> [Exercise description]
Please return every line in the entries below with the word "master" in it.

Top of Listed records

**config.mk**
```make
export PLATFORM = sky130hd
export DESIGN_NAME = rxq_index_mgr
export DESIGN_NICKNAME = d
export VERILOG_FILES = /design/src/rtl/rxq_pkg.sv /design/src/rtl/rxq_cfg_decode.sv /design/src/rtl/rxq_ptr_core.sv /design/src/rtl/rxq_irq_flags.sv /design/src/rtl/rxq_index_mgr.sv
export SDC_FILE = /design/constraint.sdc
export NUM_CORES = 1
export LEC_CHECK = 0
export BUFFER_PORTS_ARGS = -buffer_cell sky130_fd_sc_hd__buf_2
export CELL_PAD_IN_SITES_DETAIL_PLACEMENT = 0
export CELL_PAD_IN_SITES_GLOBAL_PLACEMENT = 1
export CORE_MARGIN = 1.5
export CORE_UTILIZATION = 38
export CTS_CLUSTER_SIZE = 25
export DETAILED_ROUTE_END_ITERATION = 6
export PLACE_DENSITY = 0.92
export SYNTH_ARGS = -nofsm -noshare
export SYNTH_HDL_FRONTEND = slang
export SYNTH_SLANG_ARGS = --single-unit
```
**constraint.sdc**
```tcl
create_clock -name clk -period 3.85 [get_ports clk]
set_clock_uncertainty 0.1 [all_clocks]
set_input_delay 0.1925 -clock clk [delete_from_list [all_inputs] [get_ports clk]]
set_output_delay 0.1925 -clock clk [all_outputs]
set_load 0.05 [all_outputs]
```
**src/rtl/rxq_pkg.sv**
```systemverilog
package rxq_pkg;
  localparam int MAX_ELEMS = 64;
  localparam int IDX_W     = 6;
  localparam int LVL_W     = 7;
  localparam int CODE_W    = 7;

  // Clamp a depth code to the supported element count.
  function automatic logic [LVL_W-1:0] clamp_size(input logic [CODE_W-1:0] code);
    if (int'(code) > MAX_ELEMS) return LVL_W'(MAX_ELEMS);
    return LVL_W'(code);
  endfunction

  // Watermark is usable only for 1..MAX_ELEMS.
  function automatic logic wmark_on(input logic [CODE_W-1:0] code);
    return (code != '0) && (int'(code) <= MAX_ELEMS);
  endfunction

  // Step an index around a ring of `count` slots.
  function automatic logic [IDX_W-1:0] ring_next(input logic [IDX_W-1:0] idx,
                                                 input logic [LVL_W-1:0] count);
    if ({1'b0, idx} == count - LVL_W'(1)) return '0;
    return idx + IDX_W'(1);
  endfunction
endpackage

```
**src/rtl/rxq_cfg_decode.sv**
```systemverilog
module rxq_cfg_decode
  import rxq_pkg::*;
(
  input  logic [CODE_W-1:0] size_code,
  input  logic [CODE_W-1:0] wm_code,
  output logic [LVL_W-1:0]  size_eff,
  output logic              exists,
  output logic              wm_en,
  output logic [LVL_W-1:0]  wm_lvl
);
  always_comb begin
    size_eff = clamp_size(size_code);
    exists   = (size_eff != '0);
    wm_en    = wmark_on(wm_code);
    wm_lvl   = LVL_W'(wm_code);
  end
endmodule

```
**src/rtl/rxq_ptr_core.sv**
```systemverilog
module rxq_ptr_core
  import rxq_pkg::*;
(
  input  logic             clk,
  input  logic             rst_n,
  input  logic [LVL_W-1:0] size_eff,
  input  logic             exists,
  input  logic             ovw_mode,
  input  logic             wr_stb,
  input  logic             rd_ack,
  output logic [IDX_W-1:0] put_q,
  output logic [IDX_W-1:0] get_q,
  output logic [LVL_W-1:0] lvl_q,
  output logic [LVL_W-1:0] lvl_d,
  output logic             full_now,
  output logic             take_evt,
  output logic             store_evt,
  output logic             ovw_evt,
  output logic             lost_evt
);
  logic [IDX_W-1:0] put_d, get_d;

  always_comb begin
    full_now  = exists && (lvl_q == size_eff);
    take_evt  = exists && rd_ack && (lvl_q != '0);
    store_evt = exists && wr_stb && (!full_now || take_evt);
    ovw_evt   = exists && wr_stb && full_now && !take_evt && ovw_mode;
    lost_evt  = exists && wr_stb && full_now && !take_evt && !ovw_mode;

    put_d = put_q;
    get_d = get_q;
    lvl_d = lvl_q;
    if (store_evt || ovw_evt) put_d = ring_next(put_q, size_eff);
    if (take_evt  || ovw_evt) get_d = ring_next(get_q, size_eff);
    if (store_evt && !take_evt)      lvl_d = lvl_q + LVL_W'(1);
    else if (take_evt && !store_evt) lvl_d = lvl_q - LVL_W'(1);
  end

  always_ff @(posedge clk or negedge rst_n) begin
    if (!rst_n) begin
      put_q <= '0;
      get_q <= '0;
      lvl_q <= '0;
    end else begin
      put_q <= put_d;
      get_q <= get_d;
      lvl_q <= lvl_d;
    end
  end
endmodule

```
**src/rtl/rxq_irq_flags.sv**
```systemverilog
module rxq_irq_flags
  import rxq_pkg::*;
(
  input  logic             clk,
  input  logic             rst_n,
  input  logic             exists,
  input  logic [LVL_W-1:0] size_eff,
  input  logic             wm_en,
  input  logic [LVL_W-1:0] wm_lvl,
  input  logic [LVL_W-1:0] lvl_q,
  input  logic [LVL_W-1:0] lvl_d,
  input  logic             lost_evt,
  input  logic             clr,
  output logic             wm_evt,
  output logic             full_evt,
  output logic             irq_wm,
  output logic             irq_full,
  output logic             irq_lost
);
  always_comb begin
    wm_evt   = wm_en && (lvl_d != lvl_q) && (lvl_d == wm_lvl);
    full_evt = exists && (lvl_d != lvl_q) && (lvl_d == size_eff);
  end

  always_ff @(posedge clk or negedge rst_n) begin
    if (!rst_n) begin
      irq_wm   <= 1'b0;
      irq_full <= 1'b0;
      irq_lost <= 1'b0;
    end else begin
      irq_wm   <= wm_evt   | (irq_wm   & ~clr);
      irq_full <= full_evt | (irq_full & ~clr);
      irq_lost <= lost_evt | (irq_lost & ~clr);
    end
  end
endmodule

```
**src/rtl/rxq_index_mgr.sv**
```systemverilog
module rxq_index_mgr
  import rxq_pkg::*;
#(
  parameter int ELEM_WORDS = 4,
  parameter int START_W    = 14,
  parameter int ADDR_W     = 16
) (
  input  logic                clk,
  input  logic                rst_n,
  input  logic [CODE_W-1:0]   cfg_size,
  input  logic [CODE_W-1:0]   cfg_wmark,
  input  logic                cfg_ovw,
  input  logic [START_W-1:0]  cfg_start,
  input  logic                wr_stb,
  input  logic                rd_ack,
  input  logic                irq_clr,
  output logic [ADDR_W-1:0]   wr_addr,
  output logic [IDX_W-1:0]    put_idx,
  output logic [IDX_W-1:0]    get_idx,
  output logic [LVL_W-1:0]    fill_lvl,
  output logic                full,
  output logic                irq_wm,
  output logic                irq_full,
  output logic                irq_lost
);
  localparam int MUL_W = ADDR_W + 8;

  logic [LVL_W-1:0] size_eff, wm_lvl, lvl_d;
  logic             exists, wm_en;
  logic             take_evt, store_evt, ovw_evt, lost_evt, wm_evt, full_evt;

  function automatic logic [ADDR_W-1:0] slot_addr(input logic [START_W-1:0] base,
                                                  input logic [IDX_W-1:0]   idx);
    logic [MUL_W-1:0] off;
    off = MUL_W'(idx) * MUL_W'(ELEM_WORDS);
    return ADDR_W'(MUL_W'(base) + off);
  endfunction

  rxq_cfg_decode u_dec (
    .size_code (cfg_size),
    .wm_code   (cfg_wmark),
    .size_eff  (size_eff),
    .exists    (exists),
    .wm_en     (wm_en),
    .wm_lvl    (wm_lvl)
  );

  rxq_ptr_core u_ptr (
    .clk       (clk),
    .rst_n     (rst_n),
    .size_eff  (size_eff),
    .exists    (exists),
    .ovw_mode  (cfg_ovw),
    .wr_stb    (wr_stb),
    .rd_ack    (rd_ack),
    .put_q     (put_idx),
    .get_q     (get_idx),
    .lvl_q     (fill_lvl),
    .lvl_d     (lvl_d),
    .full_now  (full),
    .take_evt  (take_evt),
    .store_evt (store_evt),
    .ovw_evt   (ovw_evt),
    .lost_evt  (lost_evt)
  );

  rxq_irq_flags u_irq (
    .clk      (clk),
    .rst_n    (rst_n),
    .exists   (exists),
    .size_eff (size_eff),
    .wm_en    (wm_en),
    .wm_lvl   (wm_lvl),
    .lvl_q    (fill_lvl),
    .lvl_d    (lvl_d),
    .lost_evt (lost_evt),
    .clr      (irq_clr),
    .wm_evt   (wm_evt),
    .full_evt (full_evt),
    .irq_wm   (irq_wm),
    .irq_full (irq_full),
    .irq_lost (irq_lost)
  );

  assign wr_addr = slot_addr(cfg_start, put_idx);
endmodule

```
# After elaboration in Yosys (flattened, before gate mapping)
# Index checks and enable logic that the tools add are counted.
# totals
ff_bits	22
latchBits	0
ram_bits	0
rom_bits	0
input_bits	34
out_inout_bits	39
wordCells	66
memories	0
# classes
addsub	6
mul	0
n_div	0
n_lt_le_gt_ge	2
n_eq_ne	6
shift	0
mux	13
bitwise	7
n_reduce_logical	26
# op_table
op	count
$mux W7	4
$mux W6	4
$eq A7 B7 Y1	3
$reduce_bool A7 Y1	3
$logic_and A1 B1 Y1	16
$add A14 B8 Y15	1
$eq A6 B7 Y1	2
$sub A7 B1 Y7 const B	2
$add A6 B1 Y6 const B	2
$add A7 B1 Y7 const B	1
$gt A7 B7 Y1 const B	1
$le A7 B7 Y1 const B	1
$ne A7 B7 Y1	1
$mux W1	5
$logic_not A1 Y1	4
$and A1 B1 Y1	3
$logic_or A1 B1 Y1	3
$or A1 B1 Y1	3
$not A1 Y1	1

# Depth between registers and ports, before layout
# Gate-level depths: netlist of run 1.
# logic_depth
depth_word	16
ltp_mapped	14
mapped_depth_nobuf	13

# Modules after synthesis
# A second synthesis of run 1 with hierarchy kept.
# unflattened
cells_unflattened	300
hier_area_um2	2655.0
# modules_own_cells
mod	instances	cells_per_inst	area_each_um2	seq_area_each_um2
rxq_ptr_core	1	183	1721.7	475.5
rxq_index_mgr	1	59	436.7	0.0
rxq_irq_flags	1	38	357.8	75.1
rxq_cfg_decode	1	20	138.9	0.0

# Worst setup path after synthesis of run 1
# OpenSTA, ideal clock, no wires.
# synth_path
kind	register to register
startpoint	register u_ptr.lvl_q[0]
endpoint	register u_irq.irq_full
setup_ns	0.104
t_arrival_ns	3.173
t_required_ns	3.646
path_slack_ns	0.473
path_stages_with_launch	12
n_path_buf	1
synth_period_minus_slack_ns	3.377
path_cell_list	dfrtp_1 -> clkbuf_1 -> inv_1 -> ha_1 -> a31oi_1 -> nand4_1 -> nor4_1 -> a31oi_2 -> xnor2_1 -> or3_1 -> o211a_1 -> o41ai_2
# synth_between
elab_chain_cells	13
word_cells_on_any_way	20
cone_classes	add/sub (2); eq/ne (3); mux (2); bitwise (1); reduce/logical (12)
# synth_lines
item	line_no	text
start, declared	rxq_ptr_core.sv:13	output logic [LVL_W-1:0] lvl_q,
start signal, assigned	rxq_ptr_core.sv:47	lvl_q <= lvl_d;
$eq A7 B7 Y1	rxq_ptr_core.sv:24	full_now = exists && (lvl_q == size_eff);
$logic_and A1 B1 Y1	rxq_ptr_core.sv:24	
$logic_not A1 Y1	rxq_ptr_core.sv:26	store_evt = exists && wr_stb && (!full_now || take_evt);
$logic_or A1 B1 Y1	rxq_ptr_core.sv:26	
$logic_and A1 B1 Y1	rxq_ptr_core.sv:26	
$logic_not A1 Y1	rxq_ptr_core.sv:36	else if (take_evt && !store_evt) lvl_d = lvl_q - LVL_W'(1);
$logic_and A1 B1 Y1	rxq_ptr_core.sv:36	
$mux W7	rxq_ptr_core.sv:36	
$mux W7 (*)	rxq_ptr_core.sv:35	if (store_evt && !take_evt) lvl_d = lvl_q + LVL_W'(1);
net lvl_d[5]	rxq_index_mgr.sv:28	logic [LVL_W-1:0] size_eff, wm_lvl, lvl_d;
$ne A7 B7 Y1	rxq_irq_flags.sv:22	full_evt = exists && (lvl_d != lvl_q) && (lvl_d == size_eff);
$logic_and A1 B1 Y1	rxq_irq_flags.sv:22	
$logic_and A1 B1 Y1 (*)	rxq_irq_flags.sv:22	
$or A1 B1 Y1 (*)	rxq_irq_flags.sv:32	irq_full <= full_evt | (irq_full & ~clr);
end signal, assigned	rxq_irq_flags.sv:32	
end, declared	rxq_irq_flags.sv:17	output logic irq_full,
# The timed path passes the listed nets; every way through them passes the cells marked *.
# A chain may end at the register's enable or synchronous reset.

# Final worst setup path of run 1
# layout_path
startpoint	register u_ptr.lvl_q[1]
endpoint	register u_irq.irq_full
# The elaborated chain is that of the path after synthesis.

==> results of run 1 <==
[placed cells by master (no fill, tap or decap), drive strengths merged, types with 4 or more instances in the layout]
master   n
a21oi   11
and3     7
buf     71
dfrtp   22
ha      12
inv     19
nand2   24
nand3   10
nand4    5
nor2    14
nor2b    5
nor3     8
nor3b    4
nor4     5
o21ai   21
o22ai    4
xnor2   29
xor2    14
[stage by stage]
stage	instance area, um^2	hold slack [ns]	total power [mW]	setup slack (ns)	std cells
floorplan	2350	-0.203	1.68	0.473	281
global route	2810	0.0482	2.42	0.320	418
finish	2810	0.0489	2.27	0.553	418
detailed placement	2730	0.115	2.04	0.346	413
CTS	2810	0.0524	2.27	0.585	418
global placement	2730	0.0994	2.02	0.500	413
[final cells by class]
type                       instances  area (um^2)
sequential                        22          551
timing repair buffer              72          375
tap                               75         93.8
clock inverter                     1         30.0
fill                             603         3150
inverter                          19         71.3
clock buffer                       3         41.3
multi-input combinational        226         1650
[sequential cells by signal, indices dropped and copies added (netlist names)]
signal and count:
u_ptr.get_q 6, u_ptr.put_q 6, u_irq.irq_wm 1, u_irq.irq_full 1
u_irq.irq_lost 1, u_ptr.lvl_q 7
[logic make-up (layout without fill, tap and decap cells)]
| group | count (synthesis) | after routing | share of synthesized area, % |
|---|---|---|---|
| compound gates | 63 | 63 | 20.1 |
| xor+xnor | 44 | 44 | 17.0 |
| fa+ha+maj | 13 | 13 | 7.25 |
| buf+inv | 33 | 95 | 6.39 |
| flops | 22 | 22 | 23.4 |
| mux | 2 | 2 | 0.906 |
| other cells | 1 | 1 | 0.160 |
| simple gates | 103 | 103 | 24.7 |
[worst paths after layout]
kind / slack [ns] / startpoint / depth (start not counted) / to
min in group asynchronous: 0.33 / rst_n / 2 / u_ptr.put_q[3]
min reg2reg: 0.41 / u_irq.irq_full / 2 / u_irq.irq_full
min: 0.05 / irq_clr / 2 / u_irq.irq_lost
max: 0.55 / u_ptr.lvl_q[1] / 10 / u_irq.irq_full
max in group asynchronous: 2.96 / rst_n / 2 / u_ptr.lvl_q[5]
max reg2reg: 0.55 / u_ptr.lvl_q[1] / 10 / u_irq.irq_full
[power by group]
part	internal [mW]	switching, mW	total [mW]	leakage [nW]
logic	0.507	1.06	1.56	0.983
registers	0.317	0.165	0.482	0.266
clock network	0.139	0.0879	0.227	0.0357
total	0.963	1.31	2.27	1.29
[metal layers]
metal	global-route usage, %	up-vias
met1	26.3	1133
met2	29.8	72
met5	0	-
li1	-	1127
met3	2.33	8
met4	4.58	0
==> run_results.csv, run 1 <==
group,metric,value,unit
outcome,status,"finished, final reports clean",
cts,cts_hold_buf,1,
logic_synthesis,synth.top_cells.by_count,"29 x xnor2_1, 23 x nand2_1, 22 x dfrtp_1",
routing,first_pass_iters,4,
logic_synthesis,yosysTopAreaCellShare,23.4,%
worst_setup_path,crit_path_max_fanout,9,
placement,gp_congestion,0.924,
timing,setup_viol,0,
logic_synthesis,synth.distinct_cells,64,
final_layout,drive_above_1_share,26.8,%
logic_synthesis,yosys_most_used_dff,"dfrtp_1",
timing,final.period_utilization,85.6,%
worst_setup_path,worst_ep_arrival_time,3.37,ns
logic_synthesis,syn_avg_cell_area,8.36,um^2
hold_path,hp-class,"primary input to register",
logic_synthesis,syn_inst,281,
final_layout,antenna_cells,0,
cts,path_clk_slew,0.10,ns
timing,clock.fmax,0.303,GHz
routing,dr_wl_met2,2.91,mm
logic_synthesis,synth_area_leaders,"dfrtp_1 23%, xnor2_1 11%, ha_1 6.4%, xor2_1 5.2%, o21ai_0 4.0%",
routing,vias_per_cell,5.60,
power_and_ir_drop,p_per_area,809,mW/mm^2
floorplanning,fp.dieW,81.6,um
routing,wl_met3,339,um
global_routing,grt_max_degree,23,
logic_synthesis,synth_edf_count,0,
worst_setup_path,crit_buf_inv,1,
routing,via_count,2340,
logic_synthesis,synth-seq-cells,22,
worst_setup_path,slowest_stage,"a31oi_1",
logic_synthesis,yosysTopAreaCell,"dfrtp_1",
routing,drt_iter0_drc,157,
worst_setup_path,crit_chain,"inv_1, ha_1, a31oi_1, nand4_1, nor4_1, a31oi_2, xnor2_1, or3_1, o211a_1, o41ai_2",
routing,antenna_left,0,
routing,top_layer,"met4",
final_layout,layout.nets,391,
worst_setup_path,critPathRequiredTime,3.92,ns
routing,wl_met1,2.89,mm
cts,clkLatencyLatePin,0.27,ns
worst_setup_path,cp-start-kind,"register",
global_routing,grt_use_total,18.5,%
final_layout,area_delta_synth_final,19.7,%
floorplanning,design.die.area,0.00666,mm^2
cts,clock_sinks,22,
placement,place_hpwl,4.73,mm
logic_synthesis,async_flop_share,100,%
timing,period_needed,3.30,ns
final_layout,post-route-util,47.2,%
worst_setup_path,worst_path_largest_cell_delay,0.53,ns
worst_setup_path,path_class,"register to register",
placement,portBuffers,67,
cts,cts_setup_buffers,0,
routing,drc,0,
cts,cts_made_buffers,3,
cts,tritoncts,"built",
timing,worst_slew_pin_slew,0.793,ns
floorplanning,initial_core_util,39.4,%
logic_synthesis,yosysWarnings,0,
floorplanning,ioPinCount,73,
routing,routed_wl,6.22,mm
global_routing,first_global_vias,2046,
timing,report.final.hold_viol_count,0,
logic_synthesis,ys_seq_area_share,23.4,%
power_and_ir_drop,irDropWorstVdd,0.000487,V
global_routing,grt_pass1_wl,9.72,mm
floorplanning,die_y,81.6,um
power_and_ir_drop,leakagePower,1.29,nW
timing,slew-limit-headroom,46.7,%
cts,root_buffer,"clkbuf_8",
cts,post_cts_resized,0,
logic_synthesis,yosysMostFrequentCell,"xnor2_1",
global_routing,antenna_found_initial,0,
logic_synthesis,synth_nets,328,
logic_synthesis,netlist_area,0.00235,mm^2
routing,wl_per_cell,14.9,um
flow_run,maxCapViolCount,0,
timing,finalMaxSlewViolations,0,
timing,setup_tns,0,ns
worst_setup_path,critPathTopFamily,"compound AO/OA/AOI/OAI gates",
worst_setup_path,endpoint_kind,"register",
cts,htreeDepth,1,
global_routing,grt.overflow.total,0,
cts,clockBufferDepth,2,
floorplanning,core,0.00596,mm^2
timing,rsz0062_at_grt,"false",
floorplanning,rows,28,
No activity file was read; power rests on OpenSTA's default activity.
==> run 2, diff against run 1 <==
PLACE_DENSITY = 0.89   (was 0.92)
==> run 2 against run 1 <==
  * Critical path depth unchanged
  * Cell count unchanged
  * Non-clock buffer count unchanged
==> run_results.csv, run 2 (synthesis results as in run 1) <==
group,metric,value,unit
placement,portBuffers,67,
cts,clock_sinks,22,
routing,antenna_left,0,
cts,clkLatencyLatePin,0.27,ns
final_layout,post-route-util,47.2,%
final_layout,postLayoutCellArea,0.00281,mm^2
final_layout,top_register,"u_ptr.lvl_q",
worst_setup_path,crit_path_max_fanout,9,
worst_setup_path,worst_ep_arrival_time,3.44,ns
floorplanning,design.die.area,0.00666,mm^2
timing,worst_slew_pin_slew,0.842,ns
hold_path,hp-class,"primary input to register",
worst_setup_path,critPathRequiredTime,3.92,ns
flow_run,maxCapViolCount,0,
cts,clockBufferDepth,2,
final_layout,largest_reg_flops,7,
floorplanning,rows,28,
routing,via_count,2243,
timing,slew-limit-headroom,43.4,%
cts,path_clk_slew,0.09,ns
global_routing,grt_max_degree,23,
final_layout,final_cell_mix,"67 x buf_2, 29 x xnor2_1, 23 x nand2_1, 22 x dfrtp_1, 19 x o21ai_0",
final_layout,area_delta_synth_final,19.7,%
placement,place_hpwl,4.63,mm
power_and_ir_drop,power,2.26,mW
cts,htreeDepth,1,
timing,clock.fmax,0.297,GHz
routing,wl_per_cell,14.5,um
global_routing,first_global_vias,1971,
cts,root_buffer,"clkbuf_8",
timing,setup_tns,0,ns
cts,tritoncts,"built",
worst_setup_path,cp-start-kind,"register",
floorplanning,core,0.00596,mm^2
routing,first_pass_iters,4,
power_and_ir_drop,p_per_area,803,mW/mm^2
floorplanning,fp.dieW,81.6,um
final_layout,layout.nets,391,
timing,setup_viol,0,
global_routing,grt.overflow.total,0,
timing,period_needed,3.37,ns
routing,drt_iter0_drc,123,
worst_setup_path,endpoint_kind,"register",
final_layout,drive_above_1_share,26.8,%
floorplanning,die_y,81.6,um
global_routing,antenna_found_initial,0,
routing,vias_per_cell,5.37,
global_routing,grt_use_total,18.5,%
cts,cts_made_buffers,3,
outcome,status,"finished, final reports clean",
timing,report.final.hold_viol_count,0,
final_layout,layout_commonest_cell,"buf_2",
timing,final.period_utilization,87.5,%
timing,finalMaxSlewViolations,0,
final_layout,antenna_cells,0,
timing,rsz0062_at_grt,"false",
routing,routed_wl,6.05,mm
cts,cts_setup_buffers,0,
placement,place_area,0.00273,mm^2
floorplanning,initial_core_util,39.4,%
power_and_ir_drop,irDropWorstVdd,0.000497,V
final_layout,biggestRegsByFlops,"u_ptr.lvl_q (7), u_ptr.get_q (6), u_ptr.put_q (6)",
global_routing,grt_pass1_wl,9.62,mm
worst_setup_path,path_class,"register to register",
power_and_ir_drop,leakagePower,1.29,nW
routing,drc,0,
placement,gp_congestion,0.941,
floorplanning,ioPinCount,73,
## run 2: final cells by class
type | count | area, um^2
tap | 75 | 93.8
clock inverter | 1 | 30.0
sequential | 22 | 551
multi-input combinational | 226 | 1650
clock buffer | 3 | 41.3
inverter | 19 | 71.3
fill | 595 | 3150
timing repair buffer | 72 | 375
## run 2: timing repair
item | CTS | global route
hold endpoints to repair | 22 | 0
hold buffers | 1 | 0
gates resized for setup | 0 | 0
## run 2: report_power, final
group | internal [mW] | switching [mW]
Sequential | 0.317 | 0.166
Combinational | 0.507 | 1.04
Clock | 0.139 | 0.0840
Total | 0.963 | 1.29
## run 2: worst paths after layout
| check | from | endpoint | slack, ns | cells past startpoint |
|---|---|---|---|---|
| max | u_ptr.lvl_q[1] | u_irq.irq_full | 0.48 | 10 |
| min | irq_clr | u_irq.irq_wm | 0.05 | 2 |
| max reg2reg | u_ptr.lvl_q[1] | u_irq.irq_full | 0.48 | 10 |
| min reg2reg | u_irq.irq_full | u_irq.irq_full | 0.40 | 2 |
| max in group asynchronous | rst_n | u_ptr.get_q[1] | 2.98 | 2 |
| min in group asynchronous | rst_n | u_ptr.lvl_q[1] | 0.31 | 2 |
## run 2: critical path: stages, from the launching register on
cell and delay (ns):
dfrtp_1 0.52, inv_1 0.16, ha_1 0.20, a31oi_1 0.53, nand4_1 0.27, nor4_1 0.34, a31oi_2 0.09, xnor2_1 0.20
or3_1 0.39, o211a_1 0.14, o41ai_2 0.32
## run 2: routing by layer
layer / part of all wire (%) / vias up / GRT usage, %
li1: - / 1121 / -
met1: 47 / 1072 / 26.0
met2: 48 / 48 / 31.2
met3: 3.5 / 2 / 2.67
met4: 0.55 / 0 / 2.03
met5: 0 / - / 0
## run 2: per-stage QoR
step | cells | hold slack, ns | setup slack, ns
after floorplan | 281 | -0.203 | 0.473
after global placement | 413 | 0.103 | 0.476
after detailed placement | 413 | 0.102 | 0.375
after CTS | 418 | 0.0397 | 0.536
after global routing | 418 | 0.0322 | 0.303
final | 418 | 0.0465 | 0.482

Bottom of Listed records

> [Result below]
[placed cells by master (no fill, tap or decap), drive strengths merged, types with 4 or more instances in the layout]
master   n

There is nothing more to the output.